Nun ist diese Vorlage als vom Bundeskanzleramt ausgegangen bezeichnet. Der Herr Staatssekretär des Innern im Bundeskanzleramt ist aber in politicis nicht der Vertreter des Herrn Bundeskanzlers, sondern Herr Minister Blücher ist der Vertreter des Bundeskanzlers in Dingen, in denen politische Verantwortung übernommen werden muß. Wenn also der Herr Bundeskanzler verhindert gewesen sein sollte zu unterzeichnen — und
weiß Gott, es gibt Gründe genug, die ihn legitim daran hindern könnten —, dann hätte sein politischer Stellvertreter hier unterzeichnen müssen, und wenn dieser verhindert gewesen sein sollte, eben der zweite Stellvertreter. Ich nehme an, daß die Geschäftsordnung des Kabinetts einen solchen vorsieht. Jedenfalls sollte sie ihn vorsehen.
So handelt es sich nun wirklich darum: Will dieses Haus einwilligen, daß ihm Vorlagen unterbreitet werden, für die die Verantwortung ein Beamter übernimmt, der gar keine politische Verantwortung übernehmen kann? Oder will das Haus verlangen, daß ein Minister oder gar der Bundeskanzler dies tut, die beide allein berufen sind, Verantwortung zu übernehmen? Darum handelt es sich. Glauben Sie mir, man fängt bei solchen Dingen mit Großzügigkeit an, und eines Tages landet man bei der Liederlichkeit.
Wir sollten deswegen diese Dinge ernst nehmen und nicht immer gleich wittern, daß böse Oppositionelle Kapital daraus schlagen wollen, daß jemand sich in der Dezimalstelle geirrt hat. Darum handelt es sich nicht. Wir sprechen hier in wirklicher Sorge um die Zukunft dieses Hauses.
— Sie scheinen es offensichtlich für eine Unmöglichkeit zu halten, vielleicht aus Selbsteinschätzung,
daß jemand aus Sorge für die res publica sprechen könnte. Auf die Gefahr eines Ordnungsrufs hin möchte ich hier sagen: wir sollten uns schämen, daß ein solcher Verdacht in diesem Hause überhaupt aufkommen kann.
Es ist zum zweiten gar keine Frage, daß die Konstruktion des Amtes des Staatssekretärs, wie die Bundesregierung sie vorgesehen hat, im Staatssekretär keinen politisch verantwortlichen Beamten sieht.

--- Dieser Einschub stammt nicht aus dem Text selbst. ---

### src/rtl/ysyx_23060096_rf_wb_ctrl.sv
// ---------------------------------------------------------------------------
// ysyx_23060096_rf_wb_ctrl
// Write-port controller and scoreboard for a 2^ADDR_W entry register file.
// After reset it writes zero to every register (INIT), then it arbitrates
// round-robin between the EXU (req0) and LSU (req1) writeback requests onto
// the single registered write port (RUN). A bit per register tracks
// in-flight destinations so issue can detect RAW/WAW hazards.
// Ports:
//   clk : rising-edge clock
//   rst : asynchronous active-high reset
//   bus : ysyx_23060096_rf_wb_ctrl_if.slave (requests, scoreboard, rf port)
// ---------------------------------------------------------------------------
module ysyx_23060096_rf_wb_ctrl #(
  parameter int ADDR_W = 5,
  parameter int DATA_W = 32
) (
  input logic                       clk,
  input logic                       rst,
  ysyx_23060096_rf_wb_ctrl_if.slave bus
);

  localparam int NREGS = 1 << ADDR_W;

  typedef enum logic {
    ST_INIT = 1'b0,
    ST_RUN  = 1'b1
  } state_t;

  state_t            state_q, state_d;
  logic [ADDR_W-1:0] cnt_q, cnt_d;
  logic              rr_q, rr_d;      // 0: req0 wins contention, 1: req1 wins
  logic [NREGS-1:0]  sb_q, sb_d;
  logic              rf_wen_q, rf_wen_d;
  logic [ADDR_W-1:0] rf_waddr_q, rf_waddr_d;
  logic [DATA_W-1:0] rf_wdata_q, rf_wdata_d;

  logic              run;
  logic              grant0, grant1;
  logic [ADDR_W-1:0] g_addr;
  logic [DATA_W-1:0] g_data;

  // State register and all datapath flops.
  always_ff @(posedge clk or posedge rst) begin
    if (rst) begin
      state_q    <= ST_INIT;
      cnt_q      <= '0;
      rr_q       <= 1'b0;
      sb_q       <= '0;
      rf_wen_q   <= 1'b0;
      rf_waddr_q <= '0;
      rf_wdata_q <= '0;
    end else begin
      state_q    <= state_d;
      cnt_q      <= cnt_d;
      rr_q       <= rr_d;
      sb_q       <= sb_d;
      rf_wen_q   <= rf_wen_d;
      rf_waddr_q <= rf_waddr_d;
      rf_wdata_q <= rf_wdata_d;
    end
  end

  // Next-state logic: INIT ends on the edge that writes the last index.
  always_comb begin
    state_d = state_q;
    if (state_q == ST_INIT && cnt_q == '1) begin
      state_d = ST_RUN;
    end
  end

  // Arbitration, scoreboard update and write-port next values.
  always_comb begin
    run    = (state_q == ST_RUN);
    grant0 = run && bus.req0_valid && (!bus.req1_valid || !rr_q);
    grant1 = run && bus.req1_valid && (!bus.req0_valid ||  rr_q);
    g_addr = grant1 ? bus.req1_addr : bus.req0_addr;
    g_data = grant1 ? bus.req1_data : bus.req0_data;

    cnt_d      = cnt_q;
    rr_d       = rr_q;
    sb_d       = sb_q;
    rf_wen_d   = 1'b0;
    rf_waddr_d = rf_waddr_q;
    rf_wdata_d = rf_wdata_q;

    if (!run) begin
      cnt_d      = cnt_q + ADDR_W'(1);
      rf_wen_d   = 1'b1;
      rf_waddr_d = cnt_q;
      rf_wdata_d = '0;
    end else begin
      // Pointer moves only when both sides competed for the port.
      if (bus.req0_valid && bus.req1_valid) begin
        rr_d = ~rr_q;
      end
      if (grant0 || grant1) begin
        // x0 writes are accepted but never reach the register file.
        rf_wen_d   = (g_addr != '0);
        rf_waddr_d = g_addr;
        rf_wdata_d = g_data;
        sb_d[g_addr] = 1'b0;
      end
      // Applied after the clear so a same-edge set to the same index wins.
      if (bus.sb_set_valid && bus.sb_set_addr != '0) begin
        sb_d[bus.sb_set_addr] = 1'b1;
      end
    end
  end

  // Outputs. Bit 0 of the scoreboard is never set, so index 0 reads idle.
  always_comb begin
    bus.req0_ready = grant0;
    bus.req1_ready = grant1;
    bus.rs1_busy   = run && sb_q[bus.rs1_addr];
    bus.rs2_busy   = run && sb_q[bus.rs2_addr];
    bus.rd_busy    = run && sb_q[bus.sb_set_addr];
    bus.rf_wen     = rf_wen_q;
    bus.rf_waddr   = rf_waddr_q;
    bus.rf_wdata   = rf_wdata_q;
    bus.init_done  = run;
    bus.dbg_state  = state_q;
  end

endmodule

### src/flat_wrapper.sv
// flat-port wrapper written by rule: the top's interface ports become plain ports
module ysyx_23060096_rf_wb_ctrl_flat 
#(
  parameter int ADDR_W = 5,
  parameter int DATA_W = 32
)
  (clk, rst, bus_req0_valid, bus_req0_addr, bus_req0_data, bus_req1_valid, bus_req1_addr, bus_req1_data, bus_sb_set_valid, bus_sb_set_addr, bus_rs1_addr, bus_rs2_addr, bus_req0_ready, bus_req1_ready, bus_rs1_busy, bus_rs2_busy, bus_rd_busy, bus_rf_wen, bus_rf_waddr, bus_rf_wdata, bus_init_done, bus_dbg_state);
  ysyx_23060096_rf_wb_ctrl_if #(.ADDR_W(ADDR_W), .DATA_W(DATA_W)) bus_i ();
  input logic clk;
  input logic rst;
  input wire logic [$bits(bus_i.req0_valid)-1:0] bus_req0_valid;
  input wire logic [$bits(bus_i.req0_addr)-1:0] bus_req0_addr;
  input wire logic [$bits(bus_i.req0_data)-1:0] bus_req0_data;
  input wire logic [$bits(bus_i.req1_valid)-1:0] bus_req1_valid;
  input wire logic [$bits(bus_i.req1_addr)-1:0] bus_req1_addr;
  input wire logic [$bits(bus_i.req1_data)-1:0] bus_req1_data;
  input wire logic [$bits(bus_i.sb_set_valid)-1:0] bus_sb_set_valid;
  input wire logic [$bits(bus_i.sb_set_addr)-1:0] bus_sb_set_addr;
  input wire logic [$bits(bus_i.rs1_addr)-1:0] bus_rs1_addr;
  input wire logic [$bits(bus_i.rs2_addr)-1:0] bus_rs2_addr;
  output wire logic [$bits(bus_i.req0_ready)-1:0] bus_req0_ready;
  output wire logic [$bits(bus_i.req1_ready)-1:0] bus_req1_ready;
  output wire logic [$bits(bus_i.rs1_busy)-1:0] bus_rs1_busy;
  output wire logic [$bits(bus_i.rs2_busy)-1:0] bus_rs2_busy;
  output wire logic [$bits(bus_i.rd_busy)-1:0] bus_rd_busy;
  output wire logic [$bits(bus_i.rf_wen)-1:0] bus_rf_wen;
  output wire logic [$bits(bus_i.rf_waddr)-1:0] bus_rf_waddr;
  output wire logic [$bits(bus_i.rf_wdata)-1:0] bus_rf_wdata;
  output wire logic [$bits(bus_i.init_done)-1:0] bus_init_done;
  output wire logic [$bits(bus_i.dbg_state)-1:0] bus_dbg_state;
  assign bus_i.req0_valid = bus_req0_valid;
  assign bus_i.req0_addr = bus_req0_addr;
  assign bus_i.req0_data = bus_req0_data;
  assign bus_i.req1_valid = bus_req1_valid;
  assign bus_i.req1_addr = bus_req1_addr;
  assign bus_i.req1_data = bus_req1_data;
  assign bus_i.sb_set_valid = bus_sb_set_valid;
  assign bus_i.sb_set_addr = bus_sb_set_addr;
  assign bus_i.rs1_addr = bus_rs1_addr;
  assign bus_i.rs2_addr = bus_rs2_addr;
  assign bus_req0_ready = bus_i.req0_ready;
  assign bus_req1_ready = bus_i.req1_ready;
  assign bus_rs1_busy = bus_i.rs1_busy;
  assign bus_rs2_busy = bus_i.rs2_busy;
  assign bus_rd_busy = bus_i.rd_busy;
  assign bus_rf_wen = bus_i.rf_wen;
  assign bus_rf_waddr = bus_i.rf_waddr;
  assign bus_rf_wdata = bus_i.rf_wdata;
  assign bus_init_done = bus_i.init_done;
  assign bus_dbg_state = bus_i.dbg_state;
  ysyx_23060096_rf_wb_ctrl #(.ADDR_W(ADDR_W), .DATA_W(DATA_W)) u_core (.clk(clk), .rst(rst), .bus(bus_i));
endmodule
### config.mk
export PLATFORM = sky130hd
export DESIGN_NAME = ysyx_23060096_rf_wb_ctrl_flat
export DESIGN_NICKNAME = d
export VERILOG_FILES = /design/src/rtl/ysyx_23060096_rf_wb_ctrl_if.sv /design/src/rtl/ysyx_23060096_rf_wb_ctrl.sv /design/src/flat_wrapper.sv
export SDC_FILE = /design/constraint.sdc
export NUM_CORES = 1
export LEC_CHECK = 0
export BUFFER_PORTS_ARGS = -buffer_cell sky130_fd_sc_hd__buf_4
export CAP_MARGIN = 20
export CORE_ASPECT_RATIO = 1.75
export CORE_MARGIN = 2
export CORE_UTILIZATION = 47
export DETAILED_ROUTE_END_ITERATION = 10
export PLACE_DENSITY = 0.77
export SYNTH_ARGS = -nofsm -noshare
export SYNTH_HDL_FRONTEND = slang
export SYNTH_SLANG_ARGS = --single-unit
### constraint.sdc
create_clock -name clk -period 2.3 [get_ports clk]
set_input_delay 0.23 -clock clk [delete_from_list [all_inputs] [get_ports clk]]
set_output_delay 0.23 -clock clk [all_outputs]
set_load 0.01 [all_outputs]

Es sollten ja gerade keine parlamentarischen Staatssekretäre eingesetzt werden, sondern vielmehr beamtete Staatssekretäre.

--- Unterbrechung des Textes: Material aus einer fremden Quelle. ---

--- config.mk ---
export PLATFORM = sky130hd
export DESIGN_NAME = pipe_chain
export DESIGN_NICKNAME = d
export VERILOG_FILES = /design/src/rtl/pipe_pkg.sv /design/src/rtl/pipe_stage.sv /design/src/rtl/pipe_chain.sv
export SDC_FILE = /design/constraint.sdc
export NUM_CORES = 1
export LEC_CHECK = 0
export CAP_MARGIN = 20
export CORE_UTILIZATION = 45
export CTS_CLUSTER_SIZE = 16
export DETAILED_ROUTE_END_ITERATION = 10
export PLACE_DENSITY = 0.76
export SLEW_MARGIN = 10
export SYNTH_ARGS = -nofsm -noshare
export SYNTH_HDL_FRONTEND = slang
export SYNTH_SLANG_ARGS = --single-unit
--- constraint.sdc ---
create_clock -name clk -period 2.52 [get_ports clk]
set_input_delay 0.504 -clock clk [delete_from_list [all_inputs] [get_ports clk]]
set_output_delay 0.504 -clock clk [all_outputs]
set_load 0.005 [all_outputs]
--- src/rtl/pipe_pkg.sv ---
// Shared constants and helpers for the stage pipeline: the default bubble/NOP
// word and the width helper used to size the occupancy count.
package pipe_pkg;

  // Default NOP fill; narrower pipelines take the low WIDTH bits.
  localparam logic [63:0] PIPE_NOP_DEFAULT = 64'h0;

  // Bits needed to count 0..depth valid stages.
  function automatic int occ_width(input int depth);
    return $clog2(depth + 1);
  endfunction

endpackage

--- src/rtl/pipe_stage.sv ---
// One pipeline stage: a WIDTH-bit data register plus valid bit.
// Update priority is flush, then hold, then bubble, then load.
module pipe_stage
  import pipe_pkg::*;
#(
  parameter int               WIDTH = 16,
  parameter logic [WIDTH-1:0] NOP   = WIDTH'(PIPE_NOP_DEFAULT)
) (
  input  logic             clk,
  input  logic             rst_n,
  input  logic             hold_i,
  input  logic             bubble_i,
  input  logic             flush_i,
  input  logic [WIDTH-1:0] data_i,
  input  logic             valid_i,
  output logic [WIDTH-1:0] data_o,
  output logic             valid_o
);

  logic [WIDTH-1:0] data_q;
  logic [WIDTH-1:0] data_d;
  logic             valid_q;
  logic             valid_d;

  // Next-state selection by update priority.
  always_comb begin
    data_d  = data_q;
    valid_d = valid_q;
    if (flush_i) begin
      data_d  = NOP;
      valid_d = 1'b0;
    end else if (hold_i) begin
      data_d  = data_q;
      valid_d = valid_q;
    end else if (bubble_i) begin
      data_d  = NOP;
      valid_d = 1'b0;
    end else begin
      data_d  = data_i;
      valid_d = valid_i;
    end
  end

  // Stage register with synchronous active-low reset.
  always_ff @(posedge clk) begin
    if (!rst_n) begin
      data_q  <= NOP;
      valid_q <= 1'b0;
    end else begin
      data_q  <= data_d;
      valid_q <= valid_d;
    end
  end

  assign data_o  = data_q;
  assign valid_o = valid_q;

endmodule

--- src/rtl/pipe_chain.sv ---
// Linear chain of DEPTH stages with per-stage stall/flush, forwarding taps,
// an occupancy count and a saturating bubble-insert counter.
module pipe_chain
  import pipe_pkg::*;
#(
  parameter int               WIDTH = 16,
  parameter int               DEPTH = 4,
  parameter logic [WIDTH-1:0] NOP   = WIDTH'(PIPE_NOP_DEFAULT),
  localparam int              OCC_W = occ_width(DEPTH)
) (
  input  logic                   clk,
  input  logic                   rst_n,
  input  logic [WIDTH-1:0]       in_data,
  input  logic                   in_valid,
  input  logic [DEPTH-1:0]       stall,
  input  logic [DEPTH-1:0]       flush,
  output logic                   in_ready,
  output logic [DEPTH*WIDTH-1:0] stage_data,
  output logic [DEPTH-1:0]       stage_valid,
  output logic [OCC_W-1:0]       occupancy,
  output logic [15:0]            bubble_cnt
);

  logic [DEPTH-1:0] hold_s;
  logic [WIDTH-1:0] data_s [DEPTH];
  logic [DEPTH-1:0] valid_s;
  logic             bubble_any_s;
  logic [OCC_W-1:0] occ_s;
  logic [15:0]      bubble_cnt_q;
  logic [15:0]      bubble_cnt_d;

  // A stall anywhere downstream freezes this stage too.
  always_comb begin
    hold_s = {DEPTH{1'b0}};
    for (int k = 0; k < DEPTH; k++) begin
      hold_s[k] = |(stall >> k);
    end
  end

  assign in_ready = ~hold_s[0] & ~flush[0];

  for (genvar k = 0; k < DEPTH; k++) begin : g_stage
    logic [WIDTH-1:0] up_data_s;
    logic             up_valid_s;
    logic             bubble_s;

    if (k == 0) begin : g_head
      assign up_data_s  = in_data;
      assign up_valid_s = in_valid;
      assign bubble_s   = 1'b0;
    end else begin : g_body
      assign up_data_s  = data_s[k-1];
      assign up_valid_s = valid_s[k-1];
      assign bubble_s   = hold_s[k-1];
    end

    pipe_stage #(
      .WIDTH (WIDTH),
      .NOP   (NOP)
    ) u_stage (
      .clk      (clk),
      .rst_n    (rst_n),
      .hold_i   (hold_s[k]),
      .bubble_i (bubble_s),
      .flush_i  (flush[k]),
      .data_i   (up_data_s),
      .valid_i  (up_valid_s),
      .data_o   (data_s[k]),
      .valid_o  (valid_s[k])
    );

    assign stage_data[k*WIDTH +: WIDTH] = data_s[k];
  end

  assign stage_valid = valid_s;

  // Popcount of the registered valid bits.
  always_comb begin
    occ_s = {OCC_W{1'b0}};
    for (int k = 0; k < DEPTH; k++) begin
      occ_s = occ_s + OCC_W'(valid_s[k]);
    end
  end

  assign occupancy = occ_s;

  // A bubble is taken where a stage runs free but its upstream neighbour holds.
  always_comb begin
    bubble_any_s = 1'b0;
    for (int k = 1; k < DEPTH; k++) begin
      if (!flush[k] && !hold_s[k] && hold_s[k-1]) begin
        bubble_any_s = 1'b1;
      end else begin
        bubble_any_s = bubble_any_s;
      end
    end
  end

  // Saturating increment of the bubble counter.
  always_comb begin
    bubble_cnt_d = bubble_cnt_q;
    if (bubble_any_s && (bubble_cnt_q != 16'hFFFF)) begin
      bubble_cnt_d = bubble_cnt_q + 16'd1;
    end else begin
      bubble_cnt_d = bubble_cnt_q;
    end
  end

  // Bubble counter register.
  always_ff @(posedge clk) begin
    if (!rst_n) begin
      bubble_cnt_q <= 16'd0;
    end else begin
      bubble_cnt_q <= bubble_cnt_d;
    end
  end

  assign bubble_cnt = bubble_cnt_q;

endmodule

# After elaboration in Yosys (flattened, before gate mapping)
# Cells that the tools add are included.
# word_totals
wordCells	47
output_inout_bits	88
in_bits	27
regBits	84
# op_classes
n_bitwise	4
n_eq_ne	1
muxes	9
n_reduce_logical	20
addsub	4
# op_table
op	count
two-way mux 16 bit	3
adder 16 x 1 -> 16 bit (second input constant)	1
!= test 16 bit (second input constant)	1
OR reduction 2 bit	5
logical AND 1 bit	7
logical NOT 1 bit	6
two-way mux 1 bit	6
OR reduction 4 bit	1
adder 2 x 1 -> 3 bit	1
adder 3 x 1 -> 3 bit	1
inverter 1 bit	3
OR reduction 3 bit	1
adder 1 x 1 -> 2 bit	1
AND 1 bit	1

# Longest topological paths before layout
# logic_depth
ltp_word	8
depth_mapped	8
mapped_depth_nobuf	6

# Hierarchy
# A second synthesis with hierarchy kept.
# hier_totals
cells_unflattened	412
hier_area_um2	3802.4
# modules_own_cells
module	cells_each	area_per_inst_um2	seq_area_each_um2	instances
pipe_stage	75	685.7	340.3	4
pipe_chain	112	1059.8	320.3	1

# Worst setup path after synthesis
# Ideal clock, no wire load.
# synth_timing
path_kind	input-to-reg
from	input port stall[3]
to	register bubble_cnt_q[14] (netlist: bubble_cnt[14])
setup_time_ns	0.070
t_arrival_ns	2.206
t_required_ns	2.450
slack_ns	0.243
path_buffers	1
path_stages	6
cell_sequence	or3_1 -> buf_2 -> o311a_4 -> or3b_4 -> or3_1 -> a21oi_1
# synth_via
elab_chain_cells	8
elab_cells_between_ends	16
classes_between	mux (3); reduce/logical (13)
# synth_rtl
item	line	source
from (decl)	pipe_chain.sv:15	input logic [DEPTH-1:0] stall,
OR reduction 3 bit	pipe_chain.sv:36	hold_s[k] = |(stall >> k);
logical NOT 1 bit	pipe_chain.sv:91	if (!flush[k] && !hold_s[k] && hold_s[k-1]) begin
logical AND 1 bit (2 in series)	pipe_chain.sv:91	
two-way mux 1 bit (2 in series)	pipe_chain.sv:91	
two-way mux 1 bit *	pipe_chain.sv:91	
logical AND 1 bit *	pipe_chain.sv:102	if (bubble_any_s && (bubble_cnt_q != 16'hFFFF)) begin
to (signal assigned)	pipe_chain.sv:114	bubble_cnt_q <= bubble_cnt_d;
to (decl)	pipe_chain.sv:29	logic [15:0] bubble_cnt_q;
# Every way passes the cells marked *; elsewhere a longest branch is shown, timed or not.
# A chain may end at the register's enable or synchronous reset.

# Final worst setup path
# layout_timing
from	input port stall[1]
to	register bubble_cnt_q[11] (netlist: bubble_cnt[11])
# layout_via
elab_chain_cells	8
elab_cells_between_ends	10
classes_between	mux (3); reduce/logical (7)
# layout_rtl
item	line
OR reduction 3 bit	pipe_chain.sv:36
logical NOT 1 bit	pipe_chain.sv:91
logical AND 1 bit (2 in series)	pipe_chain.sv:91
two-way mux 1 bit	pipe_chain.sv:91
two-way mux 1 bit * (2 in series)	pipe_chain.sv:91
logical AND 1 bit *	pipe_chain.sv:102
# Marked as above.

==> results.md <==
* CP endpoint kind: flip-flop
* Pwr Density at 506.6 mW/mm^2
* Placeable Area at 0.007253 sq mm
* Routed length per placed instance at 14.41 um
* Share of cells above drive strength 1 at 9.808%
* Hold depth at 2
* # clock sinks at 84
* Setup violations, final at 0
* Final Cell Area at 0.004897 sq mm
* Worst setup path start: stall[1]
* GRT Overall Usage at 23.58%
* WHS at 0.4754 ns
* CP Class: in -> reg
* Distinct cells, synth at 39
* Flip-flop and latch count after synthesis at 84
* ANT cells at 0
* Synth top area share at 49.65%
* Max Slew Vio Count at 0
* Slew headroom at 56.02%
* Antenna violations before repair at 0
* Final Hold Fails at 0
* Pre-antenna DRT Iters at 4
* Number of enable flip-flop cells after synthesis at 0
* Worst r2r dst: bubble_cnt[11]
* CP max-delay cell: or4_1
* Status: completed
* Most frequent cells after synthesis: dfxtp_1, nand2_1, a21oi_1
* Inserted Clock Buffers at 9
* Sequential element share of the synthesized area at 49.65%
* Placed cell count at 600
* Met2 WL at 4.273 mm
* Fin cells at 619
* I/O Buffers at 114
* Pin count of the biggest net entering global routing at 36
* PnR Total Power at 2.481 mW
* Clock Skews at 0.01147 ns
* H-tree lvl count at 3
* Leak pwr at 1.657 nW
* RR Startpoint: bubble_cnt[0]
* Drt total wl at 8.917 mm
* Root Driver: clkbuf_8
* Fillers at 640
* 1st-iter DRT viols at 99
* YS warnings at 0
* Area Growth Syn to Fin at 44.59%
* Vias at 3196
* Flop2flop setup slack at 0.52 ns
* Syn nets at 432
* Nets at 546
* Slew @ Worst Pin at 0.6597 ns
* Die ar. at 0.007877 sq mm
* Die Wd at 88.76 um
* Ports at 115
* Count leader, synth: dfxtp_1
* Top Metal Used: met4
* Clk Latency, worst-skew pair at 0.35 ns
* Largest area contributor in the netlist: dfxtp_1
* First-pass GRT wire length at 14.30 mm
* Met3 Routed Length at 446 um
* FP Rows at 31
* Clock buffer depth at 2
* Mapped Cells at 401
* Via density at 5.163
* Avg Cell Area, Syn at 8.446 sq um
* Crit path depth at 7
* Post-route DRC violation count at 0
* Crit Path Max Fanout at 15
* M1 wire length at 4.043 mm
* Hpwl dp at 6.451 mm
* Final worst-path cycle share at 98.23%
* CTS tree: built
* Bufs and invs on worst path at 2
* CP top delay family: simple AND/OR/NAND/NOR gates
* Required time worst endpoint at 2.81 ns
* Grt ovf at 0
* Asr flop ratio synth at 0%
* Worst-case reg-to-reg path depth at 6
* TNS Setup at 0 ns
* Max_cap viols at 0
* Dominant synthesized flop cell: dfxtp_1
* Post-Place Cell Area at 0.004657 sq mm
* Worst-path clk slew at 0.09 ns
* Vias in the first global route at 2939
* Startpoint types: input pin
* Synthesized area at 0.003387 sq mm
* F_max at 404.0 MHz
* Setup crit end: bubble_cnt[11]
* WP data arrival at 2.76 ns
* Routability Congestion at 0.8662
* Crit-path cells: clkdlybuf4s50_1 -> or3_4 -> buf_4 -> o311a_4 -> a21o_2 -> or4_1 -> a21oi_1
* Peak supply drop at 0.2720 mV
* Die H at 88.76 um
* Initial Utilization at 46.70%
* Critical Path Max Stage Delay at 0.49 ns
* Crit path time final at 2.476 ns
* Worst Hold Class: reg -> reg
* Detail Route Antenna Nets at 0
* Area contributors post-synth: dfxtp_1, a21oi_1, nand2_1
==> logic make-up (layout without fill, tap and decap cells) <==
| group | after synthesis | in the layout | share of synthesized area, % |
|---|---|---|---|
| AND/OR/NAND/NOR | 175 | 175 | 26.19 |
| AO/OA/AOI/OAI | 91 | 91 | 15.92 |
| flip-flops | 84 | 84 | 49.65 |
| buffers and inverters | 42 | 161 | 5.135 |
| adder cells (fa/ha/maj) | 4 | 4 | 1.699 |
| multiplexers | 3 | 3 | 0.8866 |
| XOR/XNOR | 2 | 2 | 0.5173 |
==> cell usage in the layout, fill, tap and decap left out, types with 2 or more instances in the layout <==
master | Yosys | layout
clkdlybuf4s50_1 | 0 | 109
dfxtp_1 | 84 | 82
nand2_1 | 64 | 64
a21oi_1 | 58 | 58
nor2_1 | 40 | 39
buf_4 | 4 | 22
a22oi_1 | 17 | 17
nand3b_1 | 16 | 16
nor3b_1 | 16 | 16
clkbuf_8 | 0 | 9
inv_1 | 9 | 8
nand2b_1 | 7 | 6
nand3_1 | 6 | 6
o21ai_0 | 6 | 6
or3_1 | 6 | 5
or4_1 | 5 | 5
dlygate4sd2_1 | 0 | 4
and3_1 | 3 | 3
o31ai_1 | 3 | 3
mux2i_1 | 3 | 3
ha_1 | 3 | 3
inv_6 | 0 | 3
and4_1 | 2 | 2
and2_1 | 2 | 2
nor3_1 | 2 | 2
o211ai_1 | 2 | 2
dfxtp_2 | 0 | 2
==> worst reg2reg max path, cell delays in order (launching register included) <==
cell     delay, ns
dfxtp_1       0.35
ha_1          0.26
and2_1        0.18
and4_1        0.19
a21o_2        0.31
or4_1         0.49
a21oi_1       0.16
==> sequential cells by signal, summed over array words and instances (netlist names) <==
signal and cells:
bubble_cnt 16, g_stage.u_stage.data_o 64, g_stage.u_stage.valid_o 4
==> how the worst min path moves through the flow <==
stage	start	to
floorplan	g_stage[0].u_stage.valid_o	g_stage[0].u_stage.valid_o
global placement	g_stage[0].u_stage.data_o[5]	g_stage[0].u_stage.data_o[5]
detailed placement	g_stage[0].u_stage.data_o[5]	g_stage[0].u_stage.data_o[5]
CTS	g_stage[0].u_stage.data_o[5]	g_stage[0].u_stage.data_o[5]
global route	g_stage[2].u_stage.data_o[9]	g_stage[2].u_stage.data_o[9]
finish	g_stage[0].u_stage.data_o[5]	g_stage[0].u_stage.data_o[5]
==> layer usage <==
layer	vias up	global-route usage (%)
met5	-	0
met4	0	9.238
met3	11	3.825
met2	97	37.90
met1	1483	31.78
li1	1605	-
==> layout make-up <==
class / instances / area (sq um) / area share (%)
clock buffer: 9 / 123.9 / 2.529
clock inverter: 7 / 81.33 / 1.661
inverter: 9 / 33.78 / 0.6898
multi-input combinational: 275 / 1554 / 31.73
sequential: 84 / 1684 / 34.39
tap: 99 / 123.9 / 2.529
timing repair buffer: 136 / 1296 / 26.47
==> report_power, final <==
| part | internal (mW) | total [mW] | switching, mW |
|---|---|---|---|
| Clock | 0.475 | 0.983 | 0.508 |
| Sequential | 1.33 | 1.34 | 0.00456 |
| Combinational | 0.0773 | 0.162 | 0.0851 |
==> per-stage QoR <==
step | utilization (%) | setup slack, ns
floorplan | - | 0.2431
global placement | 64.21 | -0.1982
detailed placement | 64.21 | -0.2636
CTS | 67.36 | 0.01175
global route | 67.52 | -0.005050
finish | 67.52 | 0.04448
==> what timing repair did <==
| item | 4_1_cts | 5_1_grt |
|---|---|---|
| endpoints found under the setup margin | 4 | 5 |
| hold buffers | 0 | 0 |
| buffers inserted | 2 | 1 |
| gates resized for setup | 10 | 4 |
| pin swaps | 1 | 0 |
Note: power is estimated with default switching activity, not from simulation.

Damit ist eben der Staatssekretär ein Beamter, und damit hat er nach dem heute geltenden Recht in diesem Hause weder Sitz noch Stimme. Mit anderen Worten: wer in diesem Hause sitzt und Stimme beansprucht, kann nicht Staatssekretär sein.
Auch hier sollten wir es mit dem Respekt vor dem geltenden Recht ernst nehmen. Ich habe einen Zwischenruf gehört: Na, dieses Gesetz wird ja bald abgeschafft sein. Mag sein; ich habe nichts dagegen, daß man es durch ein besseres ersetzt. Aber heute gilt dieses Gesetz noch. Herr Dr. von Merkatz, Sie haben mir einmal — ich habe mich darüber gefreut — die Kantsche Rechtsphilosophie gerühmt. Erinnern Sie sich vielleicht an den Satz Kants, daß ein Gesetz, solange es gilt, auszuführen ist, selbst wenn man weiß, daß es eine Stunde später nicht mehr gelten wird? Ich hoffe, daß Sie das Wort Ihres engeren Landsmannes auch dann ehren werden, wenn Sie daran durch jemand erinnert werden, der auf der anderen Seite dieses Hauses sitzt.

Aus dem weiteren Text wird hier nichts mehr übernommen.